## THE INPUT
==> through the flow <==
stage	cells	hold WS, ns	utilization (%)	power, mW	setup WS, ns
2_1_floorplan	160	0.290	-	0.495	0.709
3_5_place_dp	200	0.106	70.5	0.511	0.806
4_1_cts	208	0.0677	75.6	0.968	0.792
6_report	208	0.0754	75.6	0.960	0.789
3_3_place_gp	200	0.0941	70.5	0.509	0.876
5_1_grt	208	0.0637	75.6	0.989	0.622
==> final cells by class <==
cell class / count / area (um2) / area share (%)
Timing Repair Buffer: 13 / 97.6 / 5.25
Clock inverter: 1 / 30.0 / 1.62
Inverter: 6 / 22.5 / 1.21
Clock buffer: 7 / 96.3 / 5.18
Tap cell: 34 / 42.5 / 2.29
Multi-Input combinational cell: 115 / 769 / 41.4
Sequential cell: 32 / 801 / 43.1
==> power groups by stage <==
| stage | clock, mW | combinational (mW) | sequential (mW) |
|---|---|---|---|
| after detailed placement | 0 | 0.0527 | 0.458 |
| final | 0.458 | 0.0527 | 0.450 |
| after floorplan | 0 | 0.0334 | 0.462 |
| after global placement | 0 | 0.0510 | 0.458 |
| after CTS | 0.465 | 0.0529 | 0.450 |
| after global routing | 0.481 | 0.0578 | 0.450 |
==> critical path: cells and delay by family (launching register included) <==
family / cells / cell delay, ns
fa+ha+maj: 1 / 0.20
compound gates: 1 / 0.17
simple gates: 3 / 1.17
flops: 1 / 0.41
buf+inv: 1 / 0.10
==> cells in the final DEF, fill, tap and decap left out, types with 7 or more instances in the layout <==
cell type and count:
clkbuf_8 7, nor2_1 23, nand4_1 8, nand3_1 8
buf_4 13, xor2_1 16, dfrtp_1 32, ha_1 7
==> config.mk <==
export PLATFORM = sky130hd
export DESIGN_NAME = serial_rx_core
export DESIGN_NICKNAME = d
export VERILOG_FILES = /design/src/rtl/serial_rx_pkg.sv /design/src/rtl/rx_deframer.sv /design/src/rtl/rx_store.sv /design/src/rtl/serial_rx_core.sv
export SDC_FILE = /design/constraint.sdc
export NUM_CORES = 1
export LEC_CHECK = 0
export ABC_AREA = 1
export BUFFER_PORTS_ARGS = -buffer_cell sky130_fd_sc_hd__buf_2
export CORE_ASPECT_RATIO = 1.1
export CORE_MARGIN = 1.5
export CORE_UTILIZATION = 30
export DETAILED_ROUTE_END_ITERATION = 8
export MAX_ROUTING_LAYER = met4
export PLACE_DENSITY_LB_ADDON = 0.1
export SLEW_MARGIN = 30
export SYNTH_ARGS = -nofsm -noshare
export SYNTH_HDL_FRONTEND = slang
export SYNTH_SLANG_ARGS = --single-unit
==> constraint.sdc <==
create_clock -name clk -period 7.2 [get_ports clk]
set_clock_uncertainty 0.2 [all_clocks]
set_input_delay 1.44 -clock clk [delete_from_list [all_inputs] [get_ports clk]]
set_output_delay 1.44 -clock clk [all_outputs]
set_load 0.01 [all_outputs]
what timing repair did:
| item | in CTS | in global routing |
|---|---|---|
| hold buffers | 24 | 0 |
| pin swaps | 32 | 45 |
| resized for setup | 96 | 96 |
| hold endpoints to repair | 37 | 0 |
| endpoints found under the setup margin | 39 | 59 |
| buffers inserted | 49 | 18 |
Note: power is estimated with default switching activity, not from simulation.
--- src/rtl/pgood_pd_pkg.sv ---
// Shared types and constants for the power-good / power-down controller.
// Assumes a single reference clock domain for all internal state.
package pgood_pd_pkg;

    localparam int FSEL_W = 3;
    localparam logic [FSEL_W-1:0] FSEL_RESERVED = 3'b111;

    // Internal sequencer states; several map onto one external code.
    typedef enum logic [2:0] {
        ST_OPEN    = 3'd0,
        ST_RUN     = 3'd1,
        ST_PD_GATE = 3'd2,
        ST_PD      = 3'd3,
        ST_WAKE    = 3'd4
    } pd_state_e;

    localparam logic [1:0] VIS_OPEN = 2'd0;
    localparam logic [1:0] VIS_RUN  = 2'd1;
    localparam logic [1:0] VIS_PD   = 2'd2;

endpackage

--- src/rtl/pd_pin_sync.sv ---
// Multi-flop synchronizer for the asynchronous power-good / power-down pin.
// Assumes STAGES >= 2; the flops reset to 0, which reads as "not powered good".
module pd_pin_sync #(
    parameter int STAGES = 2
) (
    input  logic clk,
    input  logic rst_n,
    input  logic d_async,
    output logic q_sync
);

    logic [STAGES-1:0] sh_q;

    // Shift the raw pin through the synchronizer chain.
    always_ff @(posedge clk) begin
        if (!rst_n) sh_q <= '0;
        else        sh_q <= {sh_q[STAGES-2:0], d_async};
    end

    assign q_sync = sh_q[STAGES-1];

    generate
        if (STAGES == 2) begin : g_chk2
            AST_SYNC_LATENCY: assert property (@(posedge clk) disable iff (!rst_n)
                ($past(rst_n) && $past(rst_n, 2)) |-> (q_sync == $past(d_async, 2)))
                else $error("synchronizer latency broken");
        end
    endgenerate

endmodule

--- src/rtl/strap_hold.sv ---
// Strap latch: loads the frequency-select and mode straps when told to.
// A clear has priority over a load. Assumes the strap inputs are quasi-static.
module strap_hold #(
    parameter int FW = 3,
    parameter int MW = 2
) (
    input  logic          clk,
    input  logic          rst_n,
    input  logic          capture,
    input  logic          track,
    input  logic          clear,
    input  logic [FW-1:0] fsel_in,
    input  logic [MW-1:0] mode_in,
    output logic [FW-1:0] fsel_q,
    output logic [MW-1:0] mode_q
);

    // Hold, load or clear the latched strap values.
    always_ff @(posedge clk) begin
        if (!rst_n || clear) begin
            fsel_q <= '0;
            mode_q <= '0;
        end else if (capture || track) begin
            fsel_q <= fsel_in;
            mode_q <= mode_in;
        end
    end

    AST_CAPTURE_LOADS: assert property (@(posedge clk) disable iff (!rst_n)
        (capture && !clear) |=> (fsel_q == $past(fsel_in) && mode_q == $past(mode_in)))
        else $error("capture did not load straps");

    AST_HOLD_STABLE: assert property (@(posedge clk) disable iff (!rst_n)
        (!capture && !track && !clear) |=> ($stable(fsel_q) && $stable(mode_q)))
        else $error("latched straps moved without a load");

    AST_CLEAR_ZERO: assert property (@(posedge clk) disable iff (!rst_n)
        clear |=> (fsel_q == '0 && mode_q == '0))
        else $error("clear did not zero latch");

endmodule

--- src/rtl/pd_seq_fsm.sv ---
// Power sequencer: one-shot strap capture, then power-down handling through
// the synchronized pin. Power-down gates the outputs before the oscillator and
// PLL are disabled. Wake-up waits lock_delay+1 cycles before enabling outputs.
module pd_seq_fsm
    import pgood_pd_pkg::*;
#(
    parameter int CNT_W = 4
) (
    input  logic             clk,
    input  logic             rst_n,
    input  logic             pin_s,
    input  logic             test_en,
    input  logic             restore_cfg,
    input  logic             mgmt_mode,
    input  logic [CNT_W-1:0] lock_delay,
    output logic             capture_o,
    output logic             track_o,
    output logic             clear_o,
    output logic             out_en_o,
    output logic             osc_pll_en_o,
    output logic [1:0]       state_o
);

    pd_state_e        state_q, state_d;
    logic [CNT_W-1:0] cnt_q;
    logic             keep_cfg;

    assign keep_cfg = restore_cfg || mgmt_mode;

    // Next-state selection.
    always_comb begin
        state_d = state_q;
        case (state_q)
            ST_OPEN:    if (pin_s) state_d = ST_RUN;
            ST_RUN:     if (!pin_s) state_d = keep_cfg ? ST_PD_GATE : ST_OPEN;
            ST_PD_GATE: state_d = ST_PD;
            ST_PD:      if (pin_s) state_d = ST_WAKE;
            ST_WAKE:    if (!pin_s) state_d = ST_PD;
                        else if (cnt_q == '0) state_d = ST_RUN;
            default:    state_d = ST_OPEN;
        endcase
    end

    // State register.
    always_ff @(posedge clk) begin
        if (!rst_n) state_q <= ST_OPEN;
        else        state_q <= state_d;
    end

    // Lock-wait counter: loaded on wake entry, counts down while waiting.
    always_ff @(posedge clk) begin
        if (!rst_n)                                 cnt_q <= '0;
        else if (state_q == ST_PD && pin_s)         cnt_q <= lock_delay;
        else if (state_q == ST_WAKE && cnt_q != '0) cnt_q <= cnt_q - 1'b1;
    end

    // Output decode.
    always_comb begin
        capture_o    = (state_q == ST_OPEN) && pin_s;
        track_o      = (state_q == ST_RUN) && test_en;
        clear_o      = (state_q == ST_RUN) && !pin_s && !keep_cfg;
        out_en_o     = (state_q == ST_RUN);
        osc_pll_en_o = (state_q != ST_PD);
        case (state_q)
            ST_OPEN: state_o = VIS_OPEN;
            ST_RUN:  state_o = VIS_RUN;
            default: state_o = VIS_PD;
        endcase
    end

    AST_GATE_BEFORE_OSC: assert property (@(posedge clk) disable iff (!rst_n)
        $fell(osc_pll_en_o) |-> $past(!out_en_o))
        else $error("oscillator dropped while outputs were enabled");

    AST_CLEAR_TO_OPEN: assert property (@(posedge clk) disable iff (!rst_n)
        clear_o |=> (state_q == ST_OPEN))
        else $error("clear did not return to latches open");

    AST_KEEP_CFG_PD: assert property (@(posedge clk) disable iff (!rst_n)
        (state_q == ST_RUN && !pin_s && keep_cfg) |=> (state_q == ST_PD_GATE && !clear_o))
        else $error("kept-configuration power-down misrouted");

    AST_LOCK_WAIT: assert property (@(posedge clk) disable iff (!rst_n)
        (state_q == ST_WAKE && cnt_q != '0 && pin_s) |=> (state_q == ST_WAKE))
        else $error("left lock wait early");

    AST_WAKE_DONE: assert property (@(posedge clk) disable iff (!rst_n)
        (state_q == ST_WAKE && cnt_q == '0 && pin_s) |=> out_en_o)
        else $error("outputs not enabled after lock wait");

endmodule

* * *

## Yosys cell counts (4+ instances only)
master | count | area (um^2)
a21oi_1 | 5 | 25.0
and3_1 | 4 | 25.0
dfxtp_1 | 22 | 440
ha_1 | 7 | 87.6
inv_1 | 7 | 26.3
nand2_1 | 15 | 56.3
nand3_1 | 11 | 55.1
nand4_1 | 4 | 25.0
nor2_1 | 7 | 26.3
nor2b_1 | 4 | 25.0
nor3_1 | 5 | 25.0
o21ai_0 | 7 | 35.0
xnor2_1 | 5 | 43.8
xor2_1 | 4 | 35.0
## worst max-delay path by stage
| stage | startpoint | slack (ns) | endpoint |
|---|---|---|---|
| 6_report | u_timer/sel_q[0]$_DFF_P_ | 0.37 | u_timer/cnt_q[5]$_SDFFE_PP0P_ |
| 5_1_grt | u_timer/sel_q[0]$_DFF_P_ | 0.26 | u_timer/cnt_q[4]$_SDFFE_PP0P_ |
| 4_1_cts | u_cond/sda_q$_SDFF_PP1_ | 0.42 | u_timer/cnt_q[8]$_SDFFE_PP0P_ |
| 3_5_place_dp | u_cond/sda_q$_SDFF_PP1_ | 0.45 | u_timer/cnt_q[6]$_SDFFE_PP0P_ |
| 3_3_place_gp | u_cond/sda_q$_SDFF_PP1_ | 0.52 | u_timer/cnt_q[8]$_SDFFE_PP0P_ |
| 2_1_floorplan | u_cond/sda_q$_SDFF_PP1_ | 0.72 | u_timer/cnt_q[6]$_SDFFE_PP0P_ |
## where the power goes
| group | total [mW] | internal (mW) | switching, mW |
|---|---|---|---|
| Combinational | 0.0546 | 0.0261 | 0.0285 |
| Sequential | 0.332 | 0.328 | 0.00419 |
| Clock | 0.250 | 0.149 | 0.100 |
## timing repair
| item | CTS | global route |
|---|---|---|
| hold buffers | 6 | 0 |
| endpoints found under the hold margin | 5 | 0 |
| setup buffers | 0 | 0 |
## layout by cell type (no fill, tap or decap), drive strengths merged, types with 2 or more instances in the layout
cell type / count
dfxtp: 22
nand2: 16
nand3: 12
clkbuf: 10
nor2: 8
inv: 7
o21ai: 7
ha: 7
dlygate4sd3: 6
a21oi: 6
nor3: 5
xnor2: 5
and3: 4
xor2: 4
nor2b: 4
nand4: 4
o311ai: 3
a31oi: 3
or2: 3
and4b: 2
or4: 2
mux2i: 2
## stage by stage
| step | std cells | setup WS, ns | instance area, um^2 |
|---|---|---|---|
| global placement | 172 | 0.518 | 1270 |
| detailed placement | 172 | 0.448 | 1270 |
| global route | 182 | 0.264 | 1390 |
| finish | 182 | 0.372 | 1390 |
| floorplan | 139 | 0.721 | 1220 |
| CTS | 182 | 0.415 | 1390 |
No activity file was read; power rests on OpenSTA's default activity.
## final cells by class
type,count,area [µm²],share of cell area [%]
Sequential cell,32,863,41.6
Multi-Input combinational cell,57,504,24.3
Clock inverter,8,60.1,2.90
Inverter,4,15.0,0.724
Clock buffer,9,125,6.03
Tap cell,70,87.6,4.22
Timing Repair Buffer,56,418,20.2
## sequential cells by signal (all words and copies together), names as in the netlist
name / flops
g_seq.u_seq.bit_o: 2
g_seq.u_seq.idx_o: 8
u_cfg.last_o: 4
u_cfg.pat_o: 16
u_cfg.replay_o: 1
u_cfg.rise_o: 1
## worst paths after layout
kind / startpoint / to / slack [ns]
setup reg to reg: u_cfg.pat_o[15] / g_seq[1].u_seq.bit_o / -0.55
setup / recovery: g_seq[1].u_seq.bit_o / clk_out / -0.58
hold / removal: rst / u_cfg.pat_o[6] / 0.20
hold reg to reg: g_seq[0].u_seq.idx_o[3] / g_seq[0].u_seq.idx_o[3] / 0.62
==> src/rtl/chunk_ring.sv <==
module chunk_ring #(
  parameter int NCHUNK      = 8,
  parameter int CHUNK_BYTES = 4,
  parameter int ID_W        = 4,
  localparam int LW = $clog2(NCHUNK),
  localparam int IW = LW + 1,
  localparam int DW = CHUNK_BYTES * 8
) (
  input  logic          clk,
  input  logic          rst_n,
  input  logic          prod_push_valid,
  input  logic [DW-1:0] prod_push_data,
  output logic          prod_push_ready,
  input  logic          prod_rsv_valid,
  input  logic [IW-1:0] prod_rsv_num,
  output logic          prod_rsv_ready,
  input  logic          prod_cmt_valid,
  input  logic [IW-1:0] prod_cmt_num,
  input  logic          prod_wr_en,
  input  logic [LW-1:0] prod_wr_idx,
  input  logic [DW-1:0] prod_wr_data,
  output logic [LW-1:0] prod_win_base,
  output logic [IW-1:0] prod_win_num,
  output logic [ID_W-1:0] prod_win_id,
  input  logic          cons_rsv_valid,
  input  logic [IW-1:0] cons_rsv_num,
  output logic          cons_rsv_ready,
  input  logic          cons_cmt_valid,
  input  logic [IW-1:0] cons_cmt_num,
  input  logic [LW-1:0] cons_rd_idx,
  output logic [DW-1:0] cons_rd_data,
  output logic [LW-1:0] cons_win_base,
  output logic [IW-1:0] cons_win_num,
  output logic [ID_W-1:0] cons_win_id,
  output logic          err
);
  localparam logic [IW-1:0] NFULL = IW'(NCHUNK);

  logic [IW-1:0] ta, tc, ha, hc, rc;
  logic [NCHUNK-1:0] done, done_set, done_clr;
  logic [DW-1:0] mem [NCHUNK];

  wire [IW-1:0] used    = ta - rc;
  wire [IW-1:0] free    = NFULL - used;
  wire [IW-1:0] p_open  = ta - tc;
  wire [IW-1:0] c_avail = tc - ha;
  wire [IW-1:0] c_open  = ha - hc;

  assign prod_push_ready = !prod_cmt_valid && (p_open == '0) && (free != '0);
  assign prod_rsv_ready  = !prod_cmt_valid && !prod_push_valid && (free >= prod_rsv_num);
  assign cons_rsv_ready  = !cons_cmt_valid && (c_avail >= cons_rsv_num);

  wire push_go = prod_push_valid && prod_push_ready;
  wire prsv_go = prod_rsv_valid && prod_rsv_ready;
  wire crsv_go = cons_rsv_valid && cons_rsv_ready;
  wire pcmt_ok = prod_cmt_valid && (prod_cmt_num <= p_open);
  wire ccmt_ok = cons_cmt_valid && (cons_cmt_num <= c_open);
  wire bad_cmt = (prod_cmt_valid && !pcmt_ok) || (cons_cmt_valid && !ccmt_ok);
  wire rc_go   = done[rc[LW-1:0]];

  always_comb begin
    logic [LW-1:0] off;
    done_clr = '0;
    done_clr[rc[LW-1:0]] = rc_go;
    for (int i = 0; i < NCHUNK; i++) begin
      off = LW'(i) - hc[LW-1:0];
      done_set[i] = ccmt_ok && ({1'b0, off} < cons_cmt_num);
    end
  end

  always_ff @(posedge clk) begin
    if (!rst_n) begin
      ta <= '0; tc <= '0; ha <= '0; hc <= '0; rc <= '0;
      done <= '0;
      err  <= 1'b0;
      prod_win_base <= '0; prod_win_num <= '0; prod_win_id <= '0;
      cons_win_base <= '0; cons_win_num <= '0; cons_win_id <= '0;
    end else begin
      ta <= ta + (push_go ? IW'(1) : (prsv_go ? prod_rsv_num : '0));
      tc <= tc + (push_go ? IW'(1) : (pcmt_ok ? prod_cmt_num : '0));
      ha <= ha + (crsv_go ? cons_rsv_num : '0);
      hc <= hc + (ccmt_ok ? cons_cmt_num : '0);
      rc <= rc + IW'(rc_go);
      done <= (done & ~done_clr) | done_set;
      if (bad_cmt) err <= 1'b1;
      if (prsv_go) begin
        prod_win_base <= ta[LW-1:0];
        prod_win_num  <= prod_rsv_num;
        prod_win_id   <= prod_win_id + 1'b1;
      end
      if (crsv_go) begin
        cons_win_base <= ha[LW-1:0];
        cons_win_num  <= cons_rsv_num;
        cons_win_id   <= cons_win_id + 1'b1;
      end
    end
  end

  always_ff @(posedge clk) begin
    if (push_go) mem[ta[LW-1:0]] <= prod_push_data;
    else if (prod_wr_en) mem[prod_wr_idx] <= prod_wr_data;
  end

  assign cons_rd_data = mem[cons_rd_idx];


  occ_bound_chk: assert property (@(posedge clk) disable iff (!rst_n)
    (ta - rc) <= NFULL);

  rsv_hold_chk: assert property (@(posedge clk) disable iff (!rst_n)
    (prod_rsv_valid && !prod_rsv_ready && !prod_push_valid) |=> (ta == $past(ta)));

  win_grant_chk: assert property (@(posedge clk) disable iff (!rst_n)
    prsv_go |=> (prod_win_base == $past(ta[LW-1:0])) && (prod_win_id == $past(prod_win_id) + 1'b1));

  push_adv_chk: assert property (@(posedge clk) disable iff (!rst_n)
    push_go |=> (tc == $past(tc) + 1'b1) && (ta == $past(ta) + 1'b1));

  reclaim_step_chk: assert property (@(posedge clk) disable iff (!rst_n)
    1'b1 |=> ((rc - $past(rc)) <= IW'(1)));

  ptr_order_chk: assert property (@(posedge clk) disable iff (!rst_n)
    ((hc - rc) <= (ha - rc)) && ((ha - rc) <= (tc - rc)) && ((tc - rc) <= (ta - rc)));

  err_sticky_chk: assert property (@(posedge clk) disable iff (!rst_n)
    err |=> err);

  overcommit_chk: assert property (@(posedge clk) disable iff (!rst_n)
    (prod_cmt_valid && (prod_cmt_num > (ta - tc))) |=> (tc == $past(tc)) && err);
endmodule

* * *

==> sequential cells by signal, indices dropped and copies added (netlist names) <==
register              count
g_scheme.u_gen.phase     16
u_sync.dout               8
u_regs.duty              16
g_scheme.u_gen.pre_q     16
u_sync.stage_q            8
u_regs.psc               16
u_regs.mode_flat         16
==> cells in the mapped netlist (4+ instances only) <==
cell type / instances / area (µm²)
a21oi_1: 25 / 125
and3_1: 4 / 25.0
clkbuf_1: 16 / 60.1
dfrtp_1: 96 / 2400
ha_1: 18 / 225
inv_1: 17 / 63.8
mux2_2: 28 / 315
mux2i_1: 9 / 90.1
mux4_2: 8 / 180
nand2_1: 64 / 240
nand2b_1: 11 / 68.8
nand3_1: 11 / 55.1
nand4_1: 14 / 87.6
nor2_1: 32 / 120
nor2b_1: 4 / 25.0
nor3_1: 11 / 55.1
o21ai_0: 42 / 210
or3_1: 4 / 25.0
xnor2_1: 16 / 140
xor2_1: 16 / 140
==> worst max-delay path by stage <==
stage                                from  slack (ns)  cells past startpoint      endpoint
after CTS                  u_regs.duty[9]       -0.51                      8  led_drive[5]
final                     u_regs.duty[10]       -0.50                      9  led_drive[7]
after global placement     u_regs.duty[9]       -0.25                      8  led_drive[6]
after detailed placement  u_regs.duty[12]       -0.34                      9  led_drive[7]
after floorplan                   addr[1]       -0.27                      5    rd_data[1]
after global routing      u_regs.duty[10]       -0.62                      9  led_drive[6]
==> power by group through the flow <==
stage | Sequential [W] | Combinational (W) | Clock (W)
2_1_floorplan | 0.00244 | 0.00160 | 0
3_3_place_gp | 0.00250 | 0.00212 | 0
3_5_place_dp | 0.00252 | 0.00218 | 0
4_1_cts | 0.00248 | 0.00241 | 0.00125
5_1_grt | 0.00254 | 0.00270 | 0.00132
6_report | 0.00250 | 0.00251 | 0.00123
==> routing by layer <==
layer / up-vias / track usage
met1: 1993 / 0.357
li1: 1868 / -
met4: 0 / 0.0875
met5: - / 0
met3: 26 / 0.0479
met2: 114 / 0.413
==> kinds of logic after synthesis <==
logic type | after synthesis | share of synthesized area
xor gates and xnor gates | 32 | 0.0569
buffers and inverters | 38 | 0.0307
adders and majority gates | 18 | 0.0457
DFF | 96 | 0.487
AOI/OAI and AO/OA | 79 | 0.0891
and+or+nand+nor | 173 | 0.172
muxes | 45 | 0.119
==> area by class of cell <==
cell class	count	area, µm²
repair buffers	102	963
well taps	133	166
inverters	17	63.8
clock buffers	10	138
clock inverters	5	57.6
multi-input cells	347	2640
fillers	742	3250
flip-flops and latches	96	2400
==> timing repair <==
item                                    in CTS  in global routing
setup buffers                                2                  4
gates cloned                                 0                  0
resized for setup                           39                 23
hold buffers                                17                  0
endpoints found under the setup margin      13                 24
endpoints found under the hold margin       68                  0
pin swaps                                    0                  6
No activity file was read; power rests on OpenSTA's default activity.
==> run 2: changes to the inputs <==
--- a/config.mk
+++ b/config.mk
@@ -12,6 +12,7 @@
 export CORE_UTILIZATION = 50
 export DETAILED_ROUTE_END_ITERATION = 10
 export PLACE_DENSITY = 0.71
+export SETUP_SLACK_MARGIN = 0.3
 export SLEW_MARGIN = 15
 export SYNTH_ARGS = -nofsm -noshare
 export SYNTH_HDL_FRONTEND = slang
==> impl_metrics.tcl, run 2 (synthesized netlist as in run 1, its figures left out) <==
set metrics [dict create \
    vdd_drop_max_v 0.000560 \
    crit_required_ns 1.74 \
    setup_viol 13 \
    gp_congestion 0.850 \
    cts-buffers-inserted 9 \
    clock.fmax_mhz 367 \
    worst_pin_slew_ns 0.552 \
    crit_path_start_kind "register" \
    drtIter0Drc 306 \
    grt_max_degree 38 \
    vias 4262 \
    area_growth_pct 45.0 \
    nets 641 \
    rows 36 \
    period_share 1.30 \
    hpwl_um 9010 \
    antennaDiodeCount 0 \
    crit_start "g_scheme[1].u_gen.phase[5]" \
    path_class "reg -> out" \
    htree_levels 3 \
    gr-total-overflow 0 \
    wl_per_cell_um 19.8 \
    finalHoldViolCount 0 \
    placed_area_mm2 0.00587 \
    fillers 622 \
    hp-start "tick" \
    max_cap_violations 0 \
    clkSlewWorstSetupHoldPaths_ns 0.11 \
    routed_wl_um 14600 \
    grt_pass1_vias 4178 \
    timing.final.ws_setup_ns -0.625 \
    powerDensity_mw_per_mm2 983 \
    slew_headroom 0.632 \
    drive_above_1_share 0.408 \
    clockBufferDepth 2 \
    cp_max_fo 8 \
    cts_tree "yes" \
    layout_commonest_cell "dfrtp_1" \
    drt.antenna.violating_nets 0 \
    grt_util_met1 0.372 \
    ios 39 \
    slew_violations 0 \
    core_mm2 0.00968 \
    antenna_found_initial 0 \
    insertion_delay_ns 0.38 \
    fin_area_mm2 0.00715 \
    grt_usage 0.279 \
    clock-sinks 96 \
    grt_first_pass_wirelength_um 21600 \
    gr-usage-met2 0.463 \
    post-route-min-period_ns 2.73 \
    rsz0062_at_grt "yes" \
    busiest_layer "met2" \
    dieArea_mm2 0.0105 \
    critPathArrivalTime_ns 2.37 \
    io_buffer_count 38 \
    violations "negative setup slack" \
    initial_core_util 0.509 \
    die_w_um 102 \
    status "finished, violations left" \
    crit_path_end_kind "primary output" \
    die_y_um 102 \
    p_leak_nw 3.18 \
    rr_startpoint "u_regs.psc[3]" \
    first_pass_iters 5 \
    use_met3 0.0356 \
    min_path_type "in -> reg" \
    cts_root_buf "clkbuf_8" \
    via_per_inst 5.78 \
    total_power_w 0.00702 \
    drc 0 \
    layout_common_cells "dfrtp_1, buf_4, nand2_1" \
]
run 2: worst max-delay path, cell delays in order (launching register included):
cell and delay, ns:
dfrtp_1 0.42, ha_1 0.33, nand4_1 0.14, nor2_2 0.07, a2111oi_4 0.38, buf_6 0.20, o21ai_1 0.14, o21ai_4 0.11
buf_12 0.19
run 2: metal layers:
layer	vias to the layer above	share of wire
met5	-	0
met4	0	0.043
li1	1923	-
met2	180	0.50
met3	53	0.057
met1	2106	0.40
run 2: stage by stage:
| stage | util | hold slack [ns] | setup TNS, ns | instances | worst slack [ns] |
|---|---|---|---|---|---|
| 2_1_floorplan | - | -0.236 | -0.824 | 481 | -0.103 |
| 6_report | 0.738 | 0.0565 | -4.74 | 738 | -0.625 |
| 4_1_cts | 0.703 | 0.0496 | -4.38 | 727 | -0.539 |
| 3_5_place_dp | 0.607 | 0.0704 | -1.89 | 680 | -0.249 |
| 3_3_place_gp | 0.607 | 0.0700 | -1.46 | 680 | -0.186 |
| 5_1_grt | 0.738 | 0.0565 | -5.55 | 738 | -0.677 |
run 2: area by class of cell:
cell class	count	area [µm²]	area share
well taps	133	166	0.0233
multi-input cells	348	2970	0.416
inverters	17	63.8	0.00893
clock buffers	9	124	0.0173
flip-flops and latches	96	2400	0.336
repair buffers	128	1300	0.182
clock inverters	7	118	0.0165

## GOAL OF THE EXERCISE
The lines sought are those in the data above that include the string "synthesis"; copy each one.

## YOUR RESPONSE
==> kinds of logic after synthesis <==
logic type | after synthesis | share of synthesized area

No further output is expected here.